Modeling the Charge Collection from a Track of an Ionizing Particle in Upset Hardened CMOS Trigger Elements

Abstract

The charge collection from tracks of ionizing nuclear particles in CMOS trigger elements of the STG DICE type in the picosecond range is simulated using the 3D TCAD and the results are presented. The transient processes at the charge collection from tracks are analyzed (i) in the STG DICE D-trigger used for the cells of static memory, (ii) in the RS STG trigger, and (iii) in the logic C-element based on the STG DICE trigger for the asynchronous CMOS logic. The simulation results of the charge collection by the p–n junctions of both off and on transistors are presented. It is established that the charge collection from a track by MOS transistors begins in the off or on state and then transits to the charge collection in the inverse mode.

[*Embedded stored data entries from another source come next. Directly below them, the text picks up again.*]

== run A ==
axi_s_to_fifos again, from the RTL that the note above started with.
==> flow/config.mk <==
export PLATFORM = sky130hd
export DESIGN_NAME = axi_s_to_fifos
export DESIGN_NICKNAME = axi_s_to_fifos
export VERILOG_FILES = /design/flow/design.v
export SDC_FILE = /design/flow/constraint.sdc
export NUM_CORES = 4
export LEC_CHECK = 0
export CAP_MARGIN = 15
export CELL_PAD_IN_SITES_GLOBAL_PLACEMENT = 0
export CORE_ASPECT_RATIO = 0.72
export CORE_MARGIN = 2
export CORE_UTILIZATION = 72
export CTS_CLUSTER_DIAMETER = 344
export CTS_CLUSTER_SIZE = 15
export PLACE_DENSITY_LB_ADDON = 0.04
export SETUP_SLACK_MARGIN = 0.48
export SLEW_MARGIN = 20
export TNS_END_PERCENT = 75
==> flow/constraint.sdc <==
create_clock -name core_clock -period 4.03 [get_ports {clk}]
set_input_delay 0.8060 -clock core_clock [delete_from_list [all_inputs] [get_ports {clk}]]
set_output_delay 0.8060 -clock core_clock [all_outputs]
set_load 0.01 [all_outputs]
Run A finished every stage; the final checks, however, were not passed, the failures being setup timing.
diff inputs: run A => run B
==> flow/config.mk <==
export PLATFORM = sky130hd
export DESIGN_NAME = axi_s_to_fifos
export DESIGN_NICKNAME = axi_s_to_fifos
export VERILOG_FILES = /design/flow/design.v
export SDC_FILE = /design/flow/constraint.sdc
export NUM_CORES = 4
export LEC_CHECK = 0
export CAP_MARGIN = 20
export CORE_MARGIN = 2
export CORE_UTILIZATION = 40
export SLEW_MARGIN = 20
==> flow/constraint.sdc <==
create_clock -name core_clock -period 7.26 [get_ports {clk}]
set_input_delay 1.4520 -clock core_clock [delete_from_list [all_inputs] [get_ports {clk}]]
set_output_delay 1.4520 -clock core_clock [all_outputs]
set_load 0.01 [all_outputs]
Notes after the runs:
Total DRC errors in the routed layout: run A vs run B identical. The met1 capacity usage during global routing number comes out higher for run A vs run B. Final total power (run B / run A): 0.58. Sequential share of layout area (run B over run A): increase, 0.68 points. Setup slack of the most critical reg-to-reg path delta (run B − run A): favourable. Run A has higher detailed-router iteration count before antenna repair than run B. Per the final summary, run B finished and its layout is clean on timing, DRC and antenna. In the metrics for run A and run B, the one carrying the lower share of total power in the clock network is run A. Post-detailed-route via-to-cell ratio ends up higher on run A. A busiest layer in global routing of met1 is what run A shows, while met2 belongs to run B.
job 2742:
==> flow/design.v <==
`timescale 1ns/100ps
module conv(
           input Aclk,
           input rst,
           input [7:0] Xin,
           input [7:0] Kin,
           output reg [7:0] Rout,
           output reg result_done
       );
reg [7:0] pattern [9-1:0];
reg [4:0] daddr;
wire pattern_done;
reg [7:0] kernel [4-1:0];
reg [4:0] kaddr;
wire kernel_done;
reg [7:0] result [4-1:0];
reg [4:0] out_cnt;
integer i;
assign pattern_done = (daddr-1>=9) ? 1'd1 : 1'd0;
always@(posedge Aclk)
begin
    if(rst)
    begin
        for(i=0;i<9;i=i+1)
        begin
            pattern[i] <= 7'd0;
        end
        daddr <= 5'd1;   
    end
    else
    begin
        if(pattern_done)
        begin
            pattern[daddr] <= pattern[daddr];
            daddr <= daddr;
        end
        else
        begin
            pattern[daddr-1] <= Xin;
            daddr <= daddr + 5'd1;
        end
    end
end
assign kernel_done = (kaddr-1>=4) ? 1'd1 : 1'd0;
always@(posedge Aclk)
begin
    if(rst)
    begin
        for(i=0;i<4;i=i+1)
        begin
            kernel[i] <= 7'd0;
        end
        kaddr <= 5'd1;
    end
    else
    begin
        if(kernel_done)
        begin
            kernel[kaddr] <= kernel[kaddr];
            kaddr <= kaddr;
        end
        else
        begin
            kernel[kaddr-1] <= Kin;
            kaddr <= kaddr + 5'd1;
        end
    end
end
always@(*)
begin
    if(rst)
    begin
        for(i=0;i<4;i=i+1)
        begin
            result[i] = 7'd0;
        end
    end
    else
    begin
        if(pattern_done & kernel_done)
        begin
            result[0] = pattern[0]*kernel[0] + pattern[1]*kernel[1] + pattern[3]*kernel[2] + pattern[4]*kernel[3];
            result[1] = pattern[1]*kernel[0] + pattern[2]*kernel[1] + pattern[4]*kernel[2] + pattern[5]*kernel[3];
            result[2] = pattern[3]*kernel[0] + pattern[4]*kernel[1] + pattern[6]*kernel[2] + pattern[7]*kernel[3];
            result[3] = pattern[4]*kernel[0] + pattern[5]*kernel[1] + pattern[7]*kernel[2] + pattern[8]*kernel[3];
        end
        else
        begin
            for(i=0;i<4;i=i+1)
            begin
                result[i] = 7'd0;
            end
        end
    end
end
always@(posedge Aclk)
begin
    if(rst)
    begin
        result_done <= 1'd0;
    end
    else
    begin
        if(pattern_done & kernel_done)
        begin
            result_done <= 1'd1;
        end
        else
        begin
            result_done <= result_done;
        end
    end
end
always@(posedge Aclk)
begin
    if(rst)
    begin
        Rout <= 7'd0;
        out_cnt <= 5'd1;
    end
    else
    begin
        if(pattern_done & kernel_done)
        begin
            out_cnt <= out_cnt + 5'd1;
            Rout <= result[out_cnt-1];
        end
        else
        begin
            out_cnt <= 5'd1;
            Rout <= 5'd0;
        end
    end
end
endmodule
Settings: LEC_CHECK=0, CAP_MARGIN=20, CORE_MARGIN=2, CORE_UTILIZATION=72, CTS_CLUSTER_SIZE=51, PLACE_DENSITY_LB_ADDON=0.0, SETUP_SLACK_MARGIN=1.83, SLEW_MARGIN=20, TNS_END_PERCENT=65; clock period 6.5 ns.
run.sh (not shown) runs the stock make flow with config.mk's settings and CLKGATE_MAP_FILE=.
STATUS run=job 2742 STAGES=ALL_DONE FINAL_CHECKS=FAILED CAUSE=setup timing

The duration of the charge collection until the voltage extremum at the node of the trigger CMOS elements of the bulk 65-nm technology ranges from 5.5 to 17 ps, and the increments in the voltages of the extremums (maximums or minimums) at the nodes with respect to the voltages at the supply bus or at the common bus vary from 0.14 to 0.82 V. The duration of transistor occurrence in the inverse state ranges from 2 to 100 ps. The charge collection from tracks with the linear energy transfer (LET) of 60 MeV cm2/mg do not lead to the upset of the logical function of the elements for the tracks through the transistors of one group of the STG DICE trigger when there is sufficient spacing between the groups of transistors. The investigation results are oriented to designing systems which operate under the conditions of the action of single nuclear particles.